:: TO DO ::
From the listing below, reproduce word for word the part that opens with the line containing "summary.md, run 1" and closes with the line containing "ratio | 80.5% |"; reproduce nothing else.

:: EXTRACTED ENTRIES ::
## config.mk

```make
export PLATFORM = sky130hd
export DESIGN_NAME = tmsr_queue
export DESIGN_NICKNAME = d
export VERILOG_FILES = /design/src/sv/tmsr_pkg.sv /design/src/sv/tmsr_queue.sv
export SDC_FILE = /design/constraint.sdc
export NUM_CORES = 1
export LEC_CHECK = 0
export BUFFER_PORTS_ARGS = -buffer_cell sky130_fd_sc_hd__buf_2
export CORE_MARGIN = 3
export CORE_UTILIZATION = 41
export DETAILED_ROUTE_END_ITERATION = 16
export GPL_ROUTABILITY_DRIVEN = 1
export PLACE_DENSITY = 0.68
export SKIP_LAST_GASP = 1
export SYNTH_ARGS = -nofsm -noshare
export SYNTH_HDL_FRONTEND = slang
export SYNTH_SLANG_ARGS = --single-unit
```

## constraint.sdc

```tcl
create_clock -name clk -period 3.5 [get_ports clk]
set_clock_uncertainty 0.15 [all_clocks]
set_input_delay 0.7 -clock clk [delete_from_list [all_inputs] [get_ports clk]]
set_output_delay 0.7 -clock clk [all_outputs]
set_load 0.05 [all_outputs]
```

## src/sv/tmsr_pkg.sv

```systemverilog
`timescale 1ns / 1ps

package tmsr_pkg;

    localparam int TILE_COUNT       = 384;
    localparam int MAP_COLUMN_COUNT = 32;
    localparam int MAP_ROWS         = 32;
    localparam int TILE_SIDE        = 8;
    localparam int TILE_BYTES       = 16;
    localparam int MAX_LINE_PIXELS  = 256;
    localparam int MAP_DEPTH        = MAP_ROWS * MAP_COLUMN_COUNT;
    localparam int TILE_DEPTH       = TILE_COUNT * TILE_BYTES;
    localparam int PLANE_DEPTH      = TILE_DEPTH / 2;
    localparam int QUEUE_DEPTH      = 2;

    localparam int MAP_AW   = $clog2(MAP_DEPTH);
    localparam int PLANE_AW = $clog2(PLANE_DEPTH);
    localparam int Q_AW     = $clog2(QUEUE_DEPTH);
    localparam int Q_CW     = $clog2(QUEUE_DEPTH + 1);

    // configuration register indexes
    localparam logic REG_ID_MODE = 1'b0;
    localparam logic REG_PALETTE = 1'b1;

    typedef enum logic [1:0] {
        CMD_MAP_WR  = 2'd0,
        CMD_TILE_WR = 2'd1,
        CMD_DRAW    = 2'd2
    } cmd_t;

    typedef enum logic [1:0] {
        ST_IDLE,
        ST_MAP,
        ST_TILE,
        ST_PIX
    } back_state_t;

    typedef struct packed {
        cmd_t        op;
        logic [12:0] addr;
        logic [7:0]  data;
        logic [4:0]  row;
        logic [4:0]  col;
        logic [2:0]  fine_x;
        logic [2:0]  fine_y;
        logic [8:0]  count;
    } job_t;

endpackage

```

## src/sv/tmsr_queue.sv

```systemverilog
`timescale 1ns / 1ps

module tmsr_queue
    import tmsr_pkg::*;
(
    input  logic clk,
    input  logic rst_n,
    input  logic push,
    input  job_t push_job,
    output logic full,
    input  logic pop,
    output logic not_empty,
    output job_t head
);

    job_t            slot_reg [QUEUE_DEPTH];
    logic [Q_AW-1:0] wr_ptr_reg;
    logic [Q_AW-1:0] rd_ptr_reg;
    logic [Q_CW-1:0] count_reg;
    logic [Q_CW-1:0] count_next;
    logic            do_push;
    logic            do_pop;

    assign full      = count_reg == Q_CW'(QUEUE_DEPTH);
    assign not_empty = count_reg != '0;
    assign do_push   = push && !full;
    assign do_pop    = pop && not_empty;
    assign head      = slot_reg[rd_ptr_reg];

    always_comb
    begin
        count_next = count_reg;
        if (do_push && !do_pop)
        begin
            count_next = count_reg + 1'b1;
        end
        else if (do_pop && !do_push)
        begin
            count_next = count_reg - 1'b1;
        end
    end

    always_ff @(posedge clk or negedge rst_n)
    begin
        if (!rst_n)
        begin
            wr_ptr_reg <= '0;
            rd_ptr_reg <= '0;
            count_reg  <= '0;
        end
        else
        begin
            count_reg <= count_next;
            if (do_push)
            begin
                wr_ptr_reg <= (wr_ptr_reg == Q_AW'(QUEUE_DEPTH - 1)) ? '0 : wr_ptr_reg + 1'b1;
            end
            if (do_pop)
            begin
                rd_ptr_reg <= (rd_ptr_reg == Q_AW'(QUEUE_DEPTH - 1)) ? '0 : rd_ptr_reg + 1'b1;
            end
        end
    end

    always_ff @(posedge clk)
    begin
        if (do_push)
        begin
            slot_reg[wr_ptr_reg] <= push_job;
        end
    end

endmodule

```

==> results of run 1 <==
## layer usage
metal  part of all wire (%)  GRT usage, %
met1                     44          16.2
met2                     47          19.3
met3                    8.5          5.12
met4                   0.74          3.99
met5                      0             0
## how the worst max path moves through the flow
stage                                 from  cells past startpoint                       end
floorplan                             push                      2  slot_reg[0][0]$_DFFE_PP_
global placement    rd_ptr_reg$_DFFE_PN0P_                      3                  head[37]
detailed placement  rd_ptr_reg$_DFFE_PN0P_                      3                  head[37]
CTS                 rd_ptr_reg$_DFFE_PN0P_                      3                  head[37]
global route        rd_ptr_reg$_DFFE_PN0P_                      3                   head[0]
finish              rd_ptr_reg$_DFFE_PN0P_                      3                  head[43]
## area by class of cell
cell class                 instances  area [um^2]
fill                             735         4190
multi-input combinational         61          677
inverter                           2         7.51
tap                              108          135
sequential                       100         2980
clock inverter                     6         87.6
clock buffer                       9          124
timing repair buffer             106          558
## cell usage in the layout (no fill, tap or decap), drive strengths merged
| master | instances |
|---|---|
| ha | 1 |
| mux2 | 48 |
| nand2 | 2 |
| dfrtp | 4 |
| xor2 | 2 |
| nor2 | 2 |
| xnor2 | 3 |
| inv | 3 |
| nand2b | 1 |
| dlygate4sd3 | 1 |
| and3 | 1 |
| clkinv | 3 |
| clkbuf | 9 |
| edfxtp | 96 |
| buf | 105 |
| or2 | 1 |
| bufinv | 2 |
## power by group through the flow
stage	clock [mW]	combinational [mW]	sequential [mW]
after floorplan	0	1.62	1.73
after global placement	0	1.95	1.77
after detailed placement	0	1.96	1.79
after CTS	0.799	1.96	1.76
after global routing	0.855	2.03	1.79
final	0.771	1.93	1.75
## through the flow
| step | util (%) | hold slack (ns) | std cells |
|---|---|---|---|
| floorplan | - | 0.254 | 168 |
| global placement | 49.7 | 0.336 | 376 |
| detailed placement | 49.7 | 0.337 | 376 |
| CTS | 52.2 | 0.356 | 392 |
| global route | 52.2 | 0.341 | 392 |
| finish | 52.2 | 0.363 | 392 |
## critical path, delay by kind of cell, from the launching register on
family / cells / cell delay [ns]
buf+inv: 2 / 0.49
flops: 1 / 0.68
mux: 1 / 0.36
## logic make-up (layout without fill, tap and decap cells)
| group | count (synthesis) | in the layout | synth area share (%) |
|---|---|---|---|
| buffers and inverters | 7 | 123 | 1.52 |
| multiplexers | 48 | 48 | 15.6 |
| flip-flops | 100 | 100 | 80.5 |
| adder cells (fa/ha/maj) | 1 | 1 | 0.337 |
| AND/OR/NAND/NOR | 7 | 7 | 0.912 |
| XOR/XNOR | 5 | 5 | 1.18 |
==> summary.md, run 1 <==
| Metric | Value |
|---|---|
| Share of the synthesized area in the top cell type | roughly 78% |
| Final ANT Viol Nets | 0 |
| Fmax | roughly 360 MHz |
| Flops & latches, synth | 100 |
| Rows | 34 |
| Hold Vio Cnt, Final | 0 |
| CTS sink count | 100 |
| Startpoint Class | flop |
| Drt first pass iters | 4 |
| Min-delay src | count_reg[1]$_DFFE_PN0P_ |
| Drt wl/cell | around 16 um |
| Power per cell area | just under 1000 nW/um^2 |
| Vias | 1862 |
| Cell count of the worst reg-to-reg path | 4 |
| Reg power frac | just under 40% |
| Tot Pwr | approximately 4.5 mW |
| Commonest cells in the netlist | 96 x edfxtp_1, 38 x mux2_2, 10 x mux2_4 |
| GRT overflow | 0 |
| Post-CTS sizing | 0 |
| Worst Setup End Kind | output pin |
| # diodes | 0 |
| Mapped Area | 3710 um^2 |
| Leakage | 1.76 nW |
| Post-synthesis sequential area ratio | 80.5% |
| Clk pwr share | 17.3% |
| Largest net degree at the start of global routing | ~50 |
| Hold EP | count_reg[1]$_DFFE_PN0P_ |
| Post-Synthesis Cells | roughly 170 |
| Final Max Tran Viols | 0 |
| Crit share post-route | about four fifths |
| Kind of critical path | reg2out |
| Initial core utilization | 42.3% |
| Headroom to the max-slew limit | 56.7% |
| Crit path max fanout | 30 |
| Synth Area per Inst | around 22 um^2 |
| Final setup viols | 0 |
| Port bufs | roughly 100 |
| Final GP Congestion | around 0.7 |
| Setup TNS | 0 ns |
| Worst hold path type | reg2reg |
| CTS tree | done |
| Worst r2r src | count_reg[0]$_DFFE_PN0P_ |
| Min Tclk post-route | between 2 and 3 ns |
| Drt via density | between 4 and 5 |
| Clock transition at path regs | 0.09 ns |
| Final HPWL DP | slightly above 4000 um |
| Pint | about 2.6 mW |
| Sw Ratio | around 42% |
| Synth warn | 0 |
| Total GRT Usage | between 10 and 15% |
| Outcome | completed |
| Die X | 101 um |
| Max VDD drop | 0.713 mV |
| Fin nets | between 300 and 400 |
| Reg2reg end | slot_reg[0][43]$_DFFE_PP_ |
| Die area | approximately 10000 um^2 |
| FF-to-FF setup slack | about 1.6 ns |
| Remaining DRCs | 0 |
| CTS Hold Buffers Added | 1 |
| Most common cell in the netlist | edfxtp_1 |
| CTS max path bufs | 2 |
| Ports | 102 |
| Dpl cell area | approximately 4400 um^2 |
| Htree depth | 3 |
| Clk_lat worst skew | 0.35 ns |
| Synth async-reset ratio | under 10% |
| Synth cell types | 16 |
| First-pass GRT wire length | 9630 um |
| Design Area, Final | ~4600 um^2 |
| CP max stage cell | dfrtp_2 |
| Post-Route WL | slightly above 6000 um |
| Vias in the first global route | slightly below 2000 |
| Total CTS buffers | 9 |
| Initial antenna violation count | 0 |
| Comb pwr share | between 40% and 50% |
| Setup WS post-layout | 0.747 ns |
| Main area contributors after synthesis | edfxtp_1 78%, mux2_2 12%, mux2_4 4.0% |
| Arr. time, crit path | 1.90 ns |
| Max FFs per register | between 90 and 100 |
| Placeable core region | a little under 9000 um^2 |
| Unrepaired setup endpoints after global routing | false |
| Synth Net Count | around 220 |
| Main synth FF type | edfxtp_1 |
| Sw Pwr | between 1.5 and 2 mW |
| DP Worst Slack | 1.10 ns |
| Critical Path RT | between 2 and 3 ns |
| Actual slew at the worst max-slew pin | 0.650 ns |
| Share of cells above drive strength 1 | 60.6% |
| Hold-critical path depth | 1 |
| Die Ht | 101 um |
| Syn-to-layout area delta | 23.4% |
| Root Buffer | clkbuf_8 |
| EDFF count, synth | between 90 and 100 |
| Max Cap Viol | 0 |
| Slowest stage delay, CP | between 0.6 and 0.7 ns |
| Detailed Route Iter0 Violations | 63 |
| Critical path, cell by cell | buf_12 > mux2_2 > buf_2 |
| Area leader, netlist | edfxtp_1 |
| Postcts setup bufs | 0 |
Note: power is estimated with default switching activity, not from simulation.
==> inputs of run 2 (changes only) <==
--- a/config.mk
+++ b/config.mk
@@ -10,7 +10,7 @@
 export CORE_UTILIZATION = 41
 export DETAILED_ROUTE_END_ITERATION = 16
 export GPL_ROUTABILITY_DRIVEN = 1
-export PLACE_DENSITY = 0.68
+export PLACE_DENSITY = 0.65
 export SKIP_LAST_GASP = 1
 export SYNTH_ARGS = -nofsm -noshare
 export SYNTH_HDL_FRONTEND = slang
==> constraint.sdc (replaced) <==
create_clock -name clk -period 2.85 [get_ports clk]
set_clock_uncertainty 0.15 [all_clocks]
set_input_delay 0.57 -clock clk [delete_from_list [all_inputs] [get_ports clk]]
set_output_delay 0.57 -clock clk [all_outputs]
set_load 0.05 [all_outputs]
==> run 2 against run 1 <==
Effect of this change: non-clock buffer count is the same; die area is the same; critical endpoint is now head[26]; critical path type unchanged; clock-buffer cell count grew 1; hold slack lost 0.11 ns; flip-flop and latch count is the same; clock power grew 3.4%; power grew 20%.
==> summary.md, run 2 (synthesis gave the netlist of run 1 again) <==
| Metric | Value |
|---|---|
| Outcome | completed |
| Worst hold path type | in2reg |
| Unrepaired setup endpoints after global routing | false |
| Total GRT Usage | between 10% and 20% |
| Max FFs per register | 96 |
| Comb pwr share | 45.8% |
| Port bufs | around 100 |
| Min Tclk post-route | 2.41 ns |
| Power per cell area | 1170 nW/um^2 |
| Crit path max fanout | 26 |
| Slowest stage delay, CP | ~0.4 ns |
| Drt via density | roughly 4.8 |
| Headroom to the max-slew limit | 68.6% |
| Actual slew at the worst max-slew pin | 0.472 ns |
| Worst r2r src | count_reg[0]$_DFFE_PN0P_ |
| Worst Setup End Kind | output pin |
| Final GP Congestion | just under 0.7 |
| Rows | 34 |
| Fin nets | between 300 and 400 |
| CTS sink count | 100 |
| Crit share post-route | between 80% and 90% |
| Leakage | between 1.5 and 2 nW |
| Hold EP | slot_reg[1][9]$_DFFE_PP_ |
| Hold-critical path depth | 1 |
| Fmax | between 400 and 500 MHz |
| Final HPWL DP | slightly above 4000 um |
| Die X | roughly 100 um |
| Largest net degree at the start of global routing | about 50 |
| Reg power frac | between 30 and 40% |
| Final setup viols | 0 |
| Initial core utilization | between 40% and 50% |
| Initial antenna violation count | 0 |
| Critical Path RT | between 2 and 2.5 ns |
| Post-Route WL | roughly 6200 um |
| Sw Pwr | approximately 2.3 mW |
| CP max stage cell | mux2_2 |
| Sw Ratio | a little over two fifths |
| Clk_lat worst skew | ~0.34 ns |
| GRT overflow | 0 |
| Pint | between 3 and 4 mW |
| Htree depth | 3 |
| Total CTS buffers | 9 |
| Arr. time, crit path | 1.69 ns |
| Reg2reg end | slot_reg[1][40]$_DFFE_PP_ |
| Root Buffer | clkbuf_8 |
| Final ANT Viol Nets | 0 |
| Critical path, cell by cell | buf_4 > mux2_2 > buf_2 |
| Drt wl/cell | between 15 and 20 um |
| CTS max path bufs | 2 |
| # diodes | 0 |
| Clk pwr share | around 15% |
| Tot Pwr | between 5 and 6 mW |
| Clock transition at path regs | 0.10 ns |
| Die Ht | about 100 um |
| Syn-to-layout area delta | 22.7% |
| Vias in the first global route | ~1900 |
| Remaining DRCs | 0 |
| Max VDD drop | 0.499 mV |
| Most frequent cells in the layout | 101 x buf_2, 96 x edfxtp_1, 38 x mux2_2, 10 x mux2_4, 9 x clkbuf_8 |
| Min-delay src | push_job[9] |
| Drt first pass iters | 4 |
| Kind of critical path | reg2out |
| First-pass GRT wire length | between 9000 and 10000 um |
| Ports | ~100 |
| Hold Vio Cnt, Final | 0 |
| FF-to-FF setup slack | a little over 1 ns |
| Vias | 1868 |
| Final Max Tran Viols | 0 |
| CTS tree | done |
| Cell count of the worst reg-to-reg path | 3 |
| Share of cells above drive strength 1 | between 60% and 70% |
| Post-CTS sizing | 0 |
| Startpoint Class | flop |
| Most common cell after layout, fill and taps aside | buf_2 |
| Placeable core region | roughly 8800 um^2 |
| Setup TNS | 0 ns |
| Detailed Route Iter0 Violations | 33 |
| Die area | between 10000 and 15000 um^2 |
| Max Cap Viol | 0 |
-- run 2: how the worst max path moves through the flow --
stage                                start                       end  slack, ns  cells past startpoint
finish              rd_ptr_reg$_DFFE_PN0P_                  head[26]       0.44                      3
global route        rd_ptr_reg$_DFFE_PN0P_                  head[26]       0.33                      3
CTS                 rd_ptr_reg$_DFFE_PN0P_                  head[26]       0.39                      3
detailed placement  rd_ptr_reg$_DFFE_PN0P_                  head[26]       0.81                      3
global placement    rd_ptr_reg$_DFFE_PN0P_                  head[37]       0.80                      3
floorplan                             push  slot_reg[0][0]$_DFFE_PP_       0.37                      2
-- run 2: final cells by class --
| type | instances | area [um^2] |
|---|---|---|
| inverters | 2 | 7.51 |
| fillers | 749 | 4210 |
| well taps | 108 | 135 |
| clock inverters | 6 | 47.5 |
| flip-flops and latches | 100 | 2980 |
| clock buffers | 10 | 128 |
| multi-input cells | 61 | 677 |
| repair buffers | 106 | 571 |
-- run 2: routing by layer --
metal	GRT usage (%)	up-vias	routed length, um
met3	3.25	13	397
met1	15.5	905	2590
li1	-	878	-
met5	0	-	0
met2	20.3	72	3030
met4	5.93	0	133
-- run 2: metrics by stage --
stage          std cells  util, %  setup slack [ns]  hold WS (ns)  instance area [um^2]
3_5_place_dp         376     49.8             0.808         0.238                  4360
4_1_cts              393     51.9             0.395         0.233                  4550
2_1_floorplan        168        -             0.370         0.124                  3710
3_3_place_gp         376     49.8             0.796         0.237                  4360
5_1_grt              393     51.9             0.332         0.224                  4550
6_report             393     51.9             0.439         0.256                  4550
-- run 2: critical path: cells and delay by family, from the launching register on --
family                 cells  cell delay, ns
buffers and inverters      2            0.56
flip-flops                 1            0.36
multiplexers               1            0.40
-- run 2: power groups by stage --
stage	logic (mW)	registers, mW	clock network, mW
finish	2.44	2.09	0.797
global placement	2.47	2.11	0
CTS	2.48	2.10	0.833
floorplan	1.99	2.12	0
detailed placement	2.47	2.13	0
global route	2.58	2.13	0.894
-- run 2: repair_timing --
item                                   4_1_cts  5_1_grt
hold buffers                                 1        0
setup buffers                                0        0
endpoints found under the hold margin        4        0
==> inputs of run 3 (changes only) <==
--- a/config.mk
+++ b/config.mk
@@ -10,7 +10,7 @@
 export CORE_UTILIZATION = 41
 export DETAILED_ROUTE_END_ITERATION = 16
 export GPL_ROUTABILITY_DRIVEN = 1
-export PLACE_DENSITY = 0.65
+export PLACE_DENSITY = 0.68
 export SKIP_LAST_GASP = 1
 export SYNTH_ARGS = -nofsm -noshare
 export SYNTH_HDL_FRONTEND = slang
==> constraint.sdc (replaced) <==
create_clock -name clk -period 1.94 [get_ports clk]
set_clock_uncertainty 0.15 [all_clocks]
set_input_delay 0.388 -clock clk [delete_from_list [all_inputs] [get_ports clk]]
set_output_delay 0.388 -clock clk [all_outputs]
set_load 0.05 [all_outputs]
==> run 3 against run 2 <==
Effect of this change: the flow now finishes with violations (negative setup slack); final area is 14% higher; critical path depth is 1 higher; sequential power is 48% higher; core utilization is 7.2 points higher; flip-flop and latch count stayed put; combinational power is 100% higher; clock-buffer cell count is 1 lower; power is 79% higher; register-to-register slack worse by 0.79 ns; routed wire length is 15% higher; global-route usage is 1.6 points higher; worst setup slack worse by 0.59 ns.
==> summary.md, run 3 (synthesis gave the netlist of run 1 again) <==
| Metric | Value |
|---|---|
| Drt first pass iters | 4 |
| Rows | 34 |
| Remaining DRCs | 0 |
| Vias | 1927 |
| Final ANT Viol Nets | 0 |
| Final Max Tran Viols | 0 |
| Setup WS post-layout | -0.147 ns |
| Setup TNS | -6.24 ns |
| Hold_ws | roughly 0.059 ns |
| Actual slew at the worst max-slew pin | 0.277 ns |
| Max VDD drop | approximately 0.81 mV |
| Detailed Route Iter0 Violations | 54 |
| Dpl cell area | 4400 um^2 |
| Crit path max fanout | 7 |
| Die X | 101 um |
| Core Util, Final | between 50% and 60% |
| Leakage | 2.02 nW |
| Headroom to the max-slew limit | just over 80% |
| Vias in the first global route | 2040 |
| Clock transition at path regs | 0.10 ns |
| Critical Path RT | 1.40 ns |
| Min Tclk post-route | 2.09 ns |
| CTS sink count | 100 |
| Crit share post-route | 108% |
| Placeable core region | just under 9000 um^2 |
| Final Non-Filler Cells | 400 |
| Drt wl/cell | 17.7 um |
| Final HPWL DP | about 4200 um |
| Total GRT Usage | between 10 and 15% |
| CTS tree | done |
| Most common cell after layout, fill and taps aside | edfxtp_1 |
| Share of cells above drive strength 1 | 61.3% |
| Placed cell count | ~380 |
| Most frequent cells in the layout | 96 x edfxtp_1, 52 x buf_2, 39 x buf_6, 27 x mux2_2, 21 x mux2_4 |
| Initial core utilization | between 40% and 50% |
| Worst Setup End Kind | output pin |
| CTS max path bufs | 2 |
| Total CTS buffers | 9 |
| Violated checks | negative setup slack |
| Fin nets | around 340 |
| Syn-to-layout area delta | 39.7% |
| First-pass GRT wire length | roughly 10000 um |
| Die area | 10200 um^2 |
| Htree depth | 3 |
| Startpoint Class | flop |
| Final setup viols | 48 |
| Worst hold path type | in2reg |
| Outcome | complete, but fails checks |
| DP Worst Slack | between 0.15 and 0.2 ns |
| Initial antenna violation count | 0 |
| Arr. time, crit path | between 1.5 and 2 ns |
| Final GP Congestion | approximately 0.67 |
| Die Ht | 101 um |
| Largest net degree at the start of global routing | 33 |
| GRT overflow | 0 |
| Clk_lat worst skew | approximately 0.35 ns |
| Hold Vio Cnt, Final | 0 |
| Ports | slightly above 100 |
| Power per cell area | around 1800 nW/um^2 |
| Unrepaired setup endpoints after global routing | true |
| Design Area, Final | 5180 um^2 |
| Max Cap Viol | 0 |
| Kind of critical path | reg2out |
| Fmax | between 400 and 500 MHz |
| Tot Pwr | 9.55 mW |
| Port bufs | roughly 100 |
| Drt via density | just under 5 |
| Post-Route WL | 7060 um |
| # diodes | 0 |
| Max FFs per register | 96 |
| Root Buffer | clkbuf_8 |
==> run 3: worst max-delay path: stages (launching register included) <==
cell and delay [ns]:
dfrtp_2 0.44, buf_12 0.15, buf_16 0.15, mux2_4 0.31, buf_8 0.15
==> run 3: cell type report <==
cell class	instances	area (um^2)
Clock buffer	9	124
Clock inverter	6	111
Fill cell	685	3590
Inverter	2	7.51
Multi-Input combinational cell	61	718
Sequential cell	100	2980
Tap cell	108	135
Timing Repair Buffer	114	1100
==> run 3: metal layers <==
layer,vias to the layer above,track usage [%],wire [um]
met5,-,0,0
met4,0,6.44,153
met3,12,3.88,440
met2,70,23.3,3640
met1,951,17.2,2830
li1,894,-,-
==> run 3: what timing repair did <==
item,CTS,global route
gates cloned,3,1
resized for setup,95,28
setup endpoints to repair,48,49
hold buffers,1,0
endpoints found under the hold margin,4,0
buffers inserted,2,0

:: ANSWER SPACE ::
==> summary.md, run 1 <==
| Metric | Value |
|---|---|
| Share of the synthesized area in the top cell type | roughly 78% |
| Final ANT Viol Nets | 0 |
| Fmax | roughly 360 MHz |
| Flops & latches, synth | 100 |
| Rows | 34 |
| Hold Vio Cnt, Final | 0 |
| CTS sink count | 100 |
| Startpoint Class | flop |
| Drt first pass iters | 4 |
| Min-delay src | count_reg[1]$_DFFE_PN0P_ |
| Drt wl/cell | around 16 um |
| Power per cell area | just under 1000 nW/um^2 |
| Vias | 1862 |
| Cell count of the worst reg-to-reg path | 4 |
| Reg power frac | just under 40% |
| Tot Pwr | approximately 4.5 mW |
| Commonest cells in the netlist | 96 x edfxtp_1, 38 x mux2_2, 10 x mux2_4 |
| GRT overflow | 0 |
| Post-CTS sizing | 0 |
| Worst Setup End Kind | output pin |
| # diodes | 0 |
| Mapped Area | 3710 um^2 |
| Leakage | 1.76 nW |
| Post-synthesis sequential area ratio | 80.5% |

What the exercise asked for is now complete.